From the first moment I saw my baby girl at the shelter, a ball of fur with big brown eyes and small pink tongue, I fell in love. As she grew, we became more and more attached. She lived at my mother's where she had a large fenced yard in which to play. Her favorite place to lie down was under the butterfly bush where she was queen of all she surveyed. |
She got spoiled by someone other than just me. She loved my son, Chris, and when I would say that Chris was coming, she'd head for the door to wait for him. She loved her "grandma" and when my mother died in 2014, Karma grieved along with me. So many nights we curled up on the bed together while I cried and she licked my hand to let me know she was there and she understood. She would lie at the door during the day, looking into Mom's room as if to say, "Where is she? Bring her back." She had a favorite toy..a yellow squeaky toy shaped like a bone and that was the indicator for her moods. When she was not feeling well or was feeling down, she dragged the bone everywhere she went. After Mom's death, she had the bone with her for a long time.
When Karma was diagnosed with lung cancer and an enlarged heart in April 2015, the vet gave her a month or two at the most. With prayer and medication, I was able to lengthen her life for almost a year..no pain, no stopping her activity. She was the same sweet dog as ever. On Wednesday, March 9, 2016 at 2:30 AM, my sweet Karma suffered a heart attack and crossed over the Rainbow Bridge. She was not alone and the last thing I hope she heard, was me telling her how much I loved her. But I told her that all the time, as she told me in so many ways.

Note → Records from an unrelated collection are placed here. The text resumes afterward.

==> design.v <==
module int_mux(
    input int a,
    input int b,
    input int sel,
    output int out
);
always_comb begin
    if (sel == 0) begin
        out = a;
    end else begin
        out = b;
    end
end
endmodule : int_mux
==> run.sh <==
#!/bin/bash
# OpenROAD 26Q1-2900-gdf79404cd8, Yosys 0.63+post, stock flow scripts
make -C /OpenROAD-flow-scripts/flow DESIGN_CONFIG=/design/flow/config.mk WORK_HOME=/design/flow/orfs finish
==> config.mk <==
export PLATFORM = sky130hd
export DESIGN_NAME = int_mux
export DESIGN_NICKNAME = int_mux
export VERILOG_FILES = /design/flow/design.v
export SDC_FILE = /design/flow/constraint.sdc
export NUM_CORES = 4
export LEC_CHECK = 1
export CORE_AREA = 10 10 70 70
export DIE_AREA = 0 0 80 80
==> constraint.sdc <==
current_design int_mux

set clk_period 7.2
set clk_io_pct 0.2

create_clock -name clk0 -period $clk_period

set non_clock_inputs [all_inputs -no_clocks]
set_input_delay [expr $clk_period * $clk_io_pct] -clock clk0 $non_clock_inputs
set_output_delay [expr $clk_period * $clk_io_pct] -clock clk0 [all_outputs]
==> flow_metrics.rpt <==
==== FLOW RESULTS ====
----------------------------------------------------
[Worst setup path]
  Worst Setup End Kind ........................ primary output
  Worst-path cell chain ........................ clkdlybuf4s50_1, nor4_1, nand4_1, nor2_4, mux2_2, clkdlybuf4s50_1
  Critical-path maximum fanout ........................ 32
  Number of buffers and inverters on the critical path ........................ 2
  Worst path most repeated cell ........................ clkdlybuf4s50_1
  Critical path start-end classification ........................ primary input to primary output
  Signal arrival time at the worst endpoint ........................ 3.89 ns
  Startpoint type of the worst setup path ........................ primary input
  Required time worst endpoint ........................ 5.76 ns
  Largest delay contributor family on the critical path ........................ simple AND/OR/NAND/NOR gates
  Cell with the largest stage delay on the worst path ........................ nor2_4
  Largest incremental delay on the critical path ........................ 0.70 ns

[Clocking]
  Number of gates resized after CTS ........................ 0
  Post-CTS Hold Buffers ........................ 0
  Setup bufs post-CTS ........................ 0

[Timing]
  Final setup violating endpoints ........................ 0
  Fmax ........................ 188 MHz
  Worst hold margin ........................ 3.91 ns
  Worst slew pin tran ........................ 0.844 ns
  Aggregate negative setup slack ........................ 0 ns
  Final Hold Fails ........................ 0
  Worst slew slack as a fraction of its limit ........................ 0.436
  Setup repair after global routing missed its margin ........................ no
  Minimum clock period after layout ........................ 5.33 ns
  Crit share post-route ........................ 0.740
  Max Slew Vio Count ........................ 0

[Die]
  Number of placed I/O pins ........................ 128
  Area of the placeable core ........................ 3420 sq um
  DIE WIDTH ........................ 80 um
  Die Area ........................ 6400 sq um
  Height of the die ........................ 80 um
  Floorplan row count ........................ 21
  Pre-placement core utilization ........................ 0.138

[GRT]
  Gr ovfl total ........................ 0
  Global-route wire length before repair ........................ 6.02 mm
  Pin count of the biggest net entering global routing ........................ 33
  GRT Total Usage ........................ 0.120
  Antenna violations before repair ........................ 0
  Via count of the first global-routing pass ........................ 1,054

[Power]
  IR drop worst, VDD ........................ 0.0208 mV
  Net Switching ........................ 12.4 uW
  Combinational cell fraction of total power ........................ 1.000
  Cell leakage power ........................ 0.000619 uW
  Int Power ........................ 66.6 uW
  Net switching fraction of the power ........................ 0.157
  Seq pwr share ........................ 0
  Ratio of total power to cell area ........................ 44.6 nW/um^2
  Proportion of power drawn by the clock network ........................ 0

[Route]
  DRT iter0 DRCs ........................ 6
  WL/cell ........................ 19.1 um
  Drt first pass iters ........................ 3
  Total via count after detailed routing ........................ 884
  Post-DR vias/cell ........................ 4.07
  DRC violations left ........................ 0
  Number of antenna cells inserted ........................ 0
  Tally of nets with antenna violations remaining after routing ........................ 0
  Post-Route WL ........................ 4.15 mm

[Logic synthesis]
  Mapped Cells ........................ 46
  Leading area contributor after synthesis ........................ mux2_2
  Yosys cell count ........................ 46
  Number of unique standard cell types used by synthesis ........................ 7
  Seq/Total Area, Yosys ........................ 0
  Chip Area, Yosys ........................ 473 sq um
  Biggest area contributors in the synthesized netlist ........................ mux2_2 (71%), nor4_1 (11%), clkbuf_8 (5.8%), mux2_1 (4.8%), nand4_1 (2.6%)
  Top area contributor share ........................ 0.714
  Synth Area per Inst ........................ 10.3 sq um
  Area of the mapped netlist ........................ 473 sq um
  Synthesis warning total ........................ 1

[Hold path]
  Worst hold start ........................ a[5]
  Class of the most critical hold timing path ........................ primary input to primary output
  Hold endpoint ........................ out[5]
  Hold-critical path depth ........................ 3

[Run]
  Tool warning count ........................ 32
  Max Cap Violations ........................ 0

[Placement]
  Final HPWL DP ........................ 3.75 mm
  Global placement routability congestion ........................ 0.818
  Number of input and output port buffers inserted ........................ 128

[Cells and area]
  Area overhead of the layout relative to synthesis ........................ 275%
  Leading cell type in the layout, fill and taps excluded ........................ clkdlybuf4s50_1
  Clkbuf count ........................ 0
  Number of fill cells ........................ 323
  Most used cells in the layout excluding fill and tap cells ........................ clkdlybuf4s50_1 (128), mux2_2 (30), nor4_1 (8)
  Flip-flop and latch count ........................ 0
  Storage cell area ........................ 0 sq um
  Share of cells above drive strength 1 ........................ 0.181

[Status]
  Outcome ........................ finished, final reports clean

----------------------------------------------------
[cell usage after synthesis (all sizes together)]
library cell / instances
mux2: 32
nor4: 8
clkbuf: 2
nand4: 2
buf: 1
nor2: 1
[logic make-up after synthesis]
kind of cell / synth area share
mux: 0.762
simple gates: 0.156
buf+inv: 0.0820
[routing by layer]
layer  share of wire  track usage  wire length, um  vias to the layer above
met1            0.39        0.140             1630                      386
met4          0.0051      0.00704               21                        0
met3            0.11       0.0466              447                        2
met5               0            0                0                        -
li1                -            -                -                      437
met2            0.49        0.209             2050                       59
[worst max path at each step]
stage / startpoint / to / slack [ns] / depth (start not counted)
6_report: sel[19] / out[17] / 1.87 / 6
5_1_grt: sel[19] / out[24] / 1.67 / 6
4_1_cts: sel[19] / out[17] / 1.79 / 6
[layout make-up]
class              instances  area (sq um)  area share
well taps                 46          57.6      0.0325
multi-input cells         43           434       0.245
repair buffers           128          1280       0.723
[per-stage QoR]
stage	util	worst slack, ns	instances	power, uW	instance area [sq um]
final	0.519	1.87	217	79.0	1770
after global routing	0.519	1.67	217	84.4	1770
after CTS	0.519	1.79	217	80.6	1770
after detailed placement	0.519	1.80	217	79.7	1770
after global placement	0.519	1.82	217	80.2	1770
after floorplan	-	3.22	46	7.20	473
[worst min-delay path: cells and delay by family]
family	cells	cell delay, ns
buffers and inverters	2	0.90
muxes	1	0.13
[power groups by stage]
stage         clock network, uW  logic [uW]  registers, uW
finish                        0        79.0              0
global route                  0        84.4              0
CTS                           0        80.6              0
Power figures rest on the tool's default switching activity, not on a simulated workload.
==> flow/run.sh <==
#!/bin/bash
# OpenROAD 26Q1-2900-gdf79404cd8, Yosys 0.63+post, stock flow scripts
make -C /OpenROAD-flow-scripts/flow DESIGN_CONFIG=/design/flow/config.mk WORK_HOME=/design/flow/orfs finish
==> flow/config.mk <==
export PLATFORM = sky130hd
export DESIGN_NAME = double_int_adder
export DESIGN_NICKNAME = double_int_adder
export VERILOG_FILES = /design/flow/design.v
export SDC_FILE = /design/flow/constraint.sdc
export NUM_CORES = 4
export LEC_CHECK = 1
export CORE_UTILIZATION = 30
==> flow/constraint.sdc <==
current_design double_int_adder

set clk_period 14.5
set clk_io_pct 0.2

create_clock -name clk0 -period $clk_period

set non_clock_inputs [all_inputs -no_clocks]
set_input_delay [expr $clk_period * $clk_io_pct] -clock clk0 $non_clock_inputs
set_output_delay [expr $clk_period * $clk_io_pct] -clock clk0 [all_outputs]
**./config.mk**
```make
export PLATFORM = sky130hd
export DESIGN_NAME = mem
export DESIGN_NICKNAME = mem
export VERILOG_FILES = /design/flow/design.v
export SDC_FILE = /design/flow/constraint.sdc
export NUM_CORES = 4
export LEC_CHECK = 1
export CORE_UTILIZATION = 50
```
**./constraint.sdc**
```tcl
current_design mem

set clk_period 3.0
set clk_io_pct 0.2

create_clock -name clk0 -period $clk_period [get_ports {clk}]

set non_clock_inputs [all_inputs -no_clocks]
set_input_delay [expr $clk_period * $clk_io_pct] -clock clk0 $non_clock_inputs
set_output_delay [expr $clk_period * $clk_io_pct] -clock clk0 [all_outputs]
```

When her ashes come back next week, I will place them in the special wooden box I found just for her. In it I will place the many pictures I have of her and I will carefully add her yellow bone and I will weep, just as I am doing now. The box will rest under a beautiful oil painting of her that a friend did for me last year and I will always remember my sweet Karma and how much love and joy she brought to my life. Goodbye, sweet girl. I love you.